▼
**src/rtl/ram_80x8_pkg.sv**
```systemverilog
// Shared constants and types for the 80x8 dual-port FIFO storage RAM.
package ram_80x8_pkg;

  localparam int RAM_DEPTH = 80;
  localparam int RAM_WIDTH = 8;
  localparam int RAM_AW    = 7;

  typedef logic [RAM_AW-1:0]    ram_addr_t;
  typedef logic [RAM_WIDTH-1:0] ram_word_t;

endpackage : ram_80x8_pkg

```
**src/rtl/ram_80x8_wdec.sv**
```systemverilog
// Write-address decoder: address plus enable -> one-hot row enable, all-zero when out of range.
module ram_80x8_wdec
  import ram_80x8_pkg::*;
#(
  parameter int DEPTH = RAM_DEPTH,
  parameter int AW    = RAM_AW
) (
  input  logic             en,
  input  logic [AW-1:0]    addr,
  output logic [DEPTH-1:0] row_en
);

  // Rows exist only for 0..DEPTH-1, so addresses DEPTH..2**AW-1 match no row.
  always_comb begin
    // NOTE: default assignment first so the partially-assigned vector never infers a latch.
    row_en = '0;
    for (int i = 0; i < DEPTH; i++) begin
      row_en[i] = en && (addr == AW'(i));
    end
  end

endmodule : ram_80x8_wdec

```
**src/rtl/ram_80x8_dp.sv**
```systemverilog
// 80x8 RAM: synchronous write, combinational read, asynchronous clear on rst_n.
// Optional write-through bypass when RAM_80X8_DP_BYPASS_EN is defined.
module ram_80x8_dp
  import ram_80x8_pkg::*;
#(
  parameter int DEPTH = RAM_DEPTH,
  parameter int WIDTH = RAM_WIDTH,
  parameter int AW    = RAM_AW
) (
  input  logic             clk,
  input  logic             rst_n,
  input  logic             wrt_sig,
  input  logic [AW-1:0]    addr_w,
  input  logic [AW-1:0]    addr_r,
  input  logic [WIDTH-1:0] din_ram,
  output logic [WIDTH-1:0] dout_ram
);

  localparam logic [AW-1:0] LAST_ADDR = AW'(DEPTH - 1);

  logic [WIDTH-1:0] mem [DEPTH];
  logic [DEPTH-1:0] row_en;
  logic             rd_in_range;

  ram_80x8_wdec #(
    .DEPTH (DEPTH),
    .AW    (AW)
  ) u_wdec (
    .en     (wrt_sig),
    .addr   (addr_w),
    .row_en (row_en)
  );

  // NOTE: this array is cleared by reset because the FIFO relies on reading zeros after reset;
  // that forces flops instead of a RAM macro, which is acceptable at 80x8.
  always_ff @(posedge clk or negedge rst_n) begin
    if (!rst_n) begin
      for (int i = 0; i < DEPTH; i++) begin
        mem[i] <= '0;
      end
    end else begin
      for (int i = 0; i < DEPTH; i++) begin
        if (row_en[i]) begin
          mem[i] <= din_ram;
        end
      end
    end
  end

  assign rd_in_range = (addr_r <= LAST_ADDR);

  always_comb begin
    dout_ram = '0;
    if (rst_n && rd_in_range) begin
      dout_ram = mem[addr_r];
`ifdef RAM_80X8_DP_BYPASS_EN
      // Same-cycle write-through: the row being written is shown before the edge.
      if (wrt_sig && (addr_w == addr_r)) begin
        dout_ram = din_ram;
      end
`endif
    end
  end

endmodule : ram_80x8_dp

```
File: config.mk
export PLATFORM = sky130hd
export DESIGN_NAME = pwm_csr_multi_flat
export DESIGN_NICKNAME = d
export VERILOG_FILES = /design/src/rtl/pwm_csr_multi_if.sv /design/src/rtl/pwm_csr_multi.sv /design/src/flat_wrapper.sv
export SDC_FILE = /design/constraint.sdc
export NUM_CORES = 1
export LEC_CHECK = 0
export ABC_AREA = 1
export BUFFER_PORTS_ARGS = -buffer_cell sky130_fd_sc_hd__buf_4
export CAP_MARGIN = 10
export CORE_MARGIN = 1.5
export CORE_UTILIZATION = 50
export DETAILED_ROUTE_END_ITERATION = 12
export PLACE_DENSITY = 0.72
export SYNTH_ARGS = -nofsm -noshare
export SYNTH_HDL_FRONTEND = slang
export SYNTH_SLANG_ARGS = --single-unit
File: constraint.sdc
create_clock -name clk -period 3.2 [get_ports clk]
set_input_delay 0.48 -clock clk [delete_from_list [all_inputs] [get_ports clk]]
set_output_delay 0.48 -clock clk [all_outputs]
set_load 0.005 [all_outputs]
File: src/rtl/pwm_csr_multi_if.sv
// pwm_csr_multi_if: Avalon-MM-style slave bus bundle for the PWM CSR block
interface pwm_csr_multi_if #(
  parameter int ADDR_W = 5,
  parameter int DATA_W = 32
);
  logic              chipselect;
  logic              write;
  logic              read;
  logic [ADDR_W-1:0] address;
  logic [DATA_W-1:0] writedata;
  logic [DATA_W-1:0] readdata;
  logic              readdatavalid;
  modport master (
    output chipselect, write, read, address, writedata,
    input  readdata, readdatavalid
  );
  modport slave (
    input  chipselect, write, read, address, writedata,
    output readdata, readdatavalid
  );
endinterface

File: src/rtl/pwm_csr_multi.sv
// pwm_csr_multi: per-channel PWM shadow/active CSRs committed at period boundaries,
// sticky masked period-end interrupts and a one-cycle registered read path
module pwm_csr_multi #(
  parameter int NUM_CH = 4,
  parameter int CNT_W  = 16,
  parameter int DATA_W = 32,
  parameter int ADDR_W = 5
) (
  input  logic                    clk,
  input  logic                    reset,
  pwm_csr_multi_if.slave          bus,
  output logic [NUM_CH-1:0]       enable,
  output logic [NUM_CH*CNT_W-1:0] period,
  output logic [NUM_CH*CNT_W-1:0] duty_cycle,
  output logic [NUM_CH*CNT_W-1:0] divisor,
  input  logic [NUM_CH-1:0]       pwm_running,
  input  logic [NUM_CH-1:0]       period_end,
  output logic                    irq
);
  logic              wr, rd, rvalid_q, irq_q, unused_wd;
  logic [31:0]       a;
  logic [NUM_CH-1:0] ctrl, irq_pend, irq_mask, pend, load, sel_com, w1c, wd_ch;
  logic [CNT_W-1:0]  wd_cnt, wd_div;
  logic [CNT_W-1:0]  sh_per [NUM_CH];
  logic [CNT_W-1:0]  sh_duty [NUM_CH];
  logic [CNT_W-1:0]  sh_div [NUM_CH];
  logic [CNT_W-1:0]  act_per [NUM_CH];
  logic [CNT_W-1:0]  act_duty [NUM_CH];
  logic [CNT_W-1:0]  act_div [NUM_CH];
  logic [DATA_W-1:0] rdata, rdata_q;

  assign wr        = bus.chipselect & bus.write;
  assign rd        = bus.chipselect & bus.read;
  assign a         = 32'(bus.address);
  assign wd_ch     = bus.writedata[NUM_CH-1:0];
  assign wd_cnt    = bus.writedata[CNT_W-1:0];
  assign wd_div    = (wd_cnt == '0) ? CNT_W'(1) : wd_cnt;
  assign unused_wd = ^bus.writedata;
  assign w1c       = (wr && a == 32'd2) ? wd_ch : '0;
  // a disabled channel has no period to wait for, so its commit lands immediately
  assign load      = pend & (~ctrl | period_end);

  assign enable            = ctrl;
  assign irq               = irq_q;
  assign bus.readdata      = rdata_q;
  assign bus.readdatavalid = rvalid_q;

  always_comb begin
    sel_com = '0;
    for (int i = 0; i < NUM_CH; i++) sel_com[i] = wr && a == 32'(7 + 4 * i);
  end

  always_comb begin
    rdata = a == 32'd0 ? DATA_W'(ctrl) :
            a == 32'd1 ? DATA_W'(pwm_running) :
            a == 32'd2 ? DATA_W'(irq_pend) :
            a == 32'd3 ? DATA_W'(irq_mask) : '0;
    for (int i = 0; i < NUM_CH; i++) begin
      if (a == 32'(4 + 4 * i)) rdata = DATA_W'(sh_per[i]);
      if (a == 32'(5 + 4 * i)) rdata = DATA_W'(sh_duty[i]);
      if (a == 32'(6 + 4 * i)) rdata = DATA_W'(sh_div[i]);
      if (a == 32'(7 + 4 * i)) rdata = DATA_W'(pend[i]);
    end
  end

  always_ff @(posedge clk or negedge reset) begin
    if (!reset) begin
      ctrl     <= '0;
      irq_pend <= '0;
      irq_mask <= '0;
      pend     <= '0;
      rdata_q  <= '0;
      rvalid_q <= 1'b0;
      irq_q    <= 1'b0;
      for (int i = 0; i < NUM_CH; i++) begin
        sh_per[i]   <= '0;
        sh_duty[i]  <= '0;
        sh_div[i]   <= CNT_W'(1);
        act_per[i]  <= '0;
        act_duty[i] <= '0;
        act_div[i]  <= CNT_W'(1);
      end
    end else begin
      rvalid_q <= rd;
      if (rd) rdata_q <= rdata;
      irq_q <= |(irq_pend & irq_mask);
      if (wr && a == 32'd0) ctrl <= wd_ch;
      if (wr && a == 32'd3) irq_mask <= wd_ch;
      irq_pend <= (irq_pend & ~w1c) | (period_end & ctrl);
      // a fresh commit re-arms even when a load consumes the previous one
      pend <= sel_com | (pend & ~load);
      for (int i = 0; i < NUM_CH; i++) begin
        if (load[i]) begin
          act_per[i]  <= sh_per[i];
          act_duty[i] <= sh_duty[i];
          act_div[i]  <= sh_div[i];
        end
        if (wr && a == 32'(4 + 4 * i)) sh_per[i] <= wd_cnt;
        if (wr && a == 32'(5 + 4 * i)) sh_duty[i] <= wd_cnt;
        if (wr && a == 32'(6 + 4 * i)) sh_div[i] <= wd_div;
      end
    end
  end

  for (genvar c = 0; c < NUM_CH; c++) begin : g_out
    assign period[c*CNT_W +: CNT_W]     = act_per[c];
    assign duty_cycle[c*CNT_W +: CNT_W] = act_duty[c];
    assign divisor[c*CNT_W +: CNT_W]    = act_div[c];
  end
endmodule

File: src/flat_wrapper.sv
// flat-port wrapper written by rule: the top's interface ports become plain ports
module pwm_csr_multi_flat 
#(
  parameter int NUM_CH = 4,
  parameter int CNT_W  = 16,
  parameter int DATA_W = 32,
  parameter int ADDR_W = 5
)
  (clk, reset, enable, period, duty_cycle, divisor, pwm_running, period_end, irq, bus_chipselect, bus_write, bus_read, bus_address, bus_writedata, bus_readdata, bus_readdatavalid);
  pwm_csr_multi_if #(.ADDR_W(ADDR_W), .DATA_W(DATA_W)) bus_i ();
  input  logic clk;
  input  logic reset;
  output logic [NUM_CH-1:0] enable;
  output logic [NUM_CH*CNT_W-1:0] period;
  output logic [NUM_CH*CNT_W-1:0] duty_cycle;
  output logic [NUM_CH*CNT_W-1:0] divisor;
  input  logic [NUM_CH-1:0] pwm_running;
  input  logic [NUM_CH-1:0] period_end;
  output logic irq;
  input wire logic [$bits(bus_i.chipselect)-1:0] bus_chipselect;
  input wire logic [$bits(bus_i.write)-1:0] bus_write;
  input wire logic [$bits(bus_i.read)-1:0] bus_read;
  input wire logic [$bits(bus_i.address)-1:0] bus_address;
  input wire logic [$bits(bus_i.writedata)-1:0] bus_writedata;
  output wire logic [$bits(bus_i.readdata)-1:0] bus_readdata;
  output wire logic [$bits(bus_i.readdatavalid)-1:0] bus_readdatavalid;
  assign bus_i.chipselect = bus_chipselect;
  assign bus_i.write = bus_write;
  assign bus_i.read = bus_read;
  assign bus_i.address = bus_address;
  assign bus_i.writedata = bus_writedata;
  assign bus_readdata = bus_i.readdata;
  assign bus_readdatavalid = bus_i.readdatavalid;
  pwm_csr_multi #(.NUM_CH(NUM_CH), .CNT_W(CNT_W), .DATA_W(DATA_W), .ADDR_W(ADDR_W)) u_core (.clk(clk), .reset(reset), .bus(bus_i), .enable(enable), .period(period), .duty_cycle(duty_cycle), .divisor(divisor), .pwm_running(pwm_running), .period_end(period_end), .irq(irq));
endmodule
==> flow_summary.toml <==
[die]
core_region_area_um2 = 33600
die-area_um2 = 35300
rows = 67
start_util = 0.509
die_height_um = 188
chipWidth_um = 188
io_pins = 280

[global_route]
antenna_found_initial = 0
grt_overflow_total = 0
grt_max_degree = 75
grt_usage = 0.296
grt_pass1_vias = 13200
grt_pass1_wl_mm = 79.1

[routing]
wl_mm = 52.2
avgViaCountPerCell = 5.49
drt_iter0_markers = 1672
vias = 14000
dr.pass1.iters = 6
ant_nets = 0
wl_per_cell_um = 20.5
route.detailed.drc = 0

[cells_and_area]
seq_area_um2 = 10500
nFillCells = 2820
stdcell_count = 2541
nets = 2112
final_common_cell = "nand2_1"
diodes = 0
multi_input_area_um2 = 5550
area_delta_synth_final_pct = 22.1
layout_common_cells = "nand2_1 (506), dfrtp_1 (410), o21ai_0 (341)"
final_layout_size_suffix_gt1_frac = 0.217

[synthesis]
synthCells = 1817
ys_types = 31
avgSynthCellArea_um2 = 9.42
synthFlopType = "dfrtp_1"
synthArstFlopShare = 1.00
synth.cell_area_um2 = 17100
synth_edf_count = 0
seq_area_frac_synth = 0.612
synthesis.yosys.warnings = 0
synth.ff_latch_count = 418

[timing]
rsz0062_at_grt = "no"
relSlewSlack = 0.433
final-max-slew-violation-count = 0
period_minus_slack_ns = 2.37
fin_crit_sh = 0.739
finalHoldViolCount = 0
max_freq_mhz = 423
fin_skew_ns = 0.0149
setup-violations-final = 0
finalSetupTns_ns = 0
tightest_slew_ns = 0.847

[power_and_ir_drop]
switching_share = 0.264
comb_power_share = 0.122
p_int_mw = 9.48
power_density_nw_per_um2 = 616
seq_power_share = 0.494
vdd_drop_max_v = 0.000370
p_sw_mw = 3.40
pwr-share-clk = 0.384
leakage_nw = 10.4

[placed_design]
dpl.hpwl_mm = 36.9
gp_congestion = 0.976
dp_cells = 2465
portBuffers = 247

[clock_network]
clk_latency_ns = 0.54
hold_buffers = 1
cts_tree = "yes"
clkTransAtPathRegs_ns = 0.06
cts_made_buffers = 42
cts_resized = 0
cts-root-buf = "clkbuf_16"
clockBufferDepth = 3
post_cts_buffers = 0
cts_sinks = 418
h-tree-depth = 2

[critical_path]
worst-setup-path-type = "input port to register"
critical_path_required_ns = 3.62
cp-end-kind = "register"
arrival_ns = 2.78
path_max_fanout = 7
start_kind = "input port"

[hold_path]
min_path_type = "input port to register"

[job]
drv_cap = 0

[run_status]
outcome = "finished clean"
▲
When you reach the line containing "drt_iter0_markers = 1672" in the listing, transcribe it and every line after it exactly, through the last line, and add nothing.

drt_iter0_markers = 1672
vias = 14000
dr.pass1.iters = 6
ant_nets = 0
wl_per_cell_um = 20.5
route.detailed.drc = 0

[cells_and_area]
seq_area_um2 = 10500
nFillCells = 2820
stdcell_count = 2541
nets = 2112
final_common_cell = "nand2_1"
diodes = 0
multi_input_area_um2 = 5550
area_delta_synth_final_pct = 22.1
layout_common_cells = "nand2_1 (506), dfrtp_1 (410), o21ai_0 (341)"
final_layout_size_suffix_gt1_frac = 0.217

[synthesis]
synthCells = 1817
ys_types = 31
avgSynthCellArea_um2 = 9.42
synthFlopType = "dfrtp_1"
synthArstFlopShare = 1.00
synth.cell_area_um2 = 17100
synth_edf_count = 0
seq_area_frac_synth = 0.612
synthesis.yosys.warnings = 0
synth.ff_latch_count = 418

[timing]
rsz0062_at_grt = "no"
relSlewSlack = 0.433
final-max-slew-violation-count = 0
period_minus_slack_ns = 2.37
fin_crit_sh = 0.739
finalHoldViolCount = 0
max_freq_mhz = 423
fin_skew_ns = 0.0149
setup-violations-final = 0
finalSetupTns_ns = 0
tightest_slew_ns = 0.847

[power_and_ir_drop]
switching_share = 0.264
comb_power_share = 0.122
p_int_mw = 9.48
power_density_nw_per_um2 = 616
seq_power_share = 0.494
vdd_drop_max_v = 0.000370
p_sw_mw = 3.40
pwr-share-clk = 0.384
leakage_nw = 10.4

[placed_design]
dpl.hpwl_mm = 36.9
gp_congestion = 0.976
dp_cells = 2465
portBuffers = 247

[clock_network]
clk_latency_ns = 0.54
hold_buffers = 1
cts_tree = "yes"
clkTransAtPathRegs_ns = 0.06
cts_made_buffers = 42
cts_resized = 0
cts-root-buf = "clkbuf_16"
clockBufferDepth = 3
post_cts_buffers = 0
cts_sinks = 418
h-tree-depth = 2

[critical_path]
worst-setup-path-type = "input port to register"
critical_path_required_ns = 3.62
cp-end-kind = "register"
arrival_ns = 2.78
path_max_fanout = 7
start_kind = "input port"

[hold_path]
min_path_type = "input port to register"

[job]
drv_cap = 0

[run_status]
outcome = "finished clean"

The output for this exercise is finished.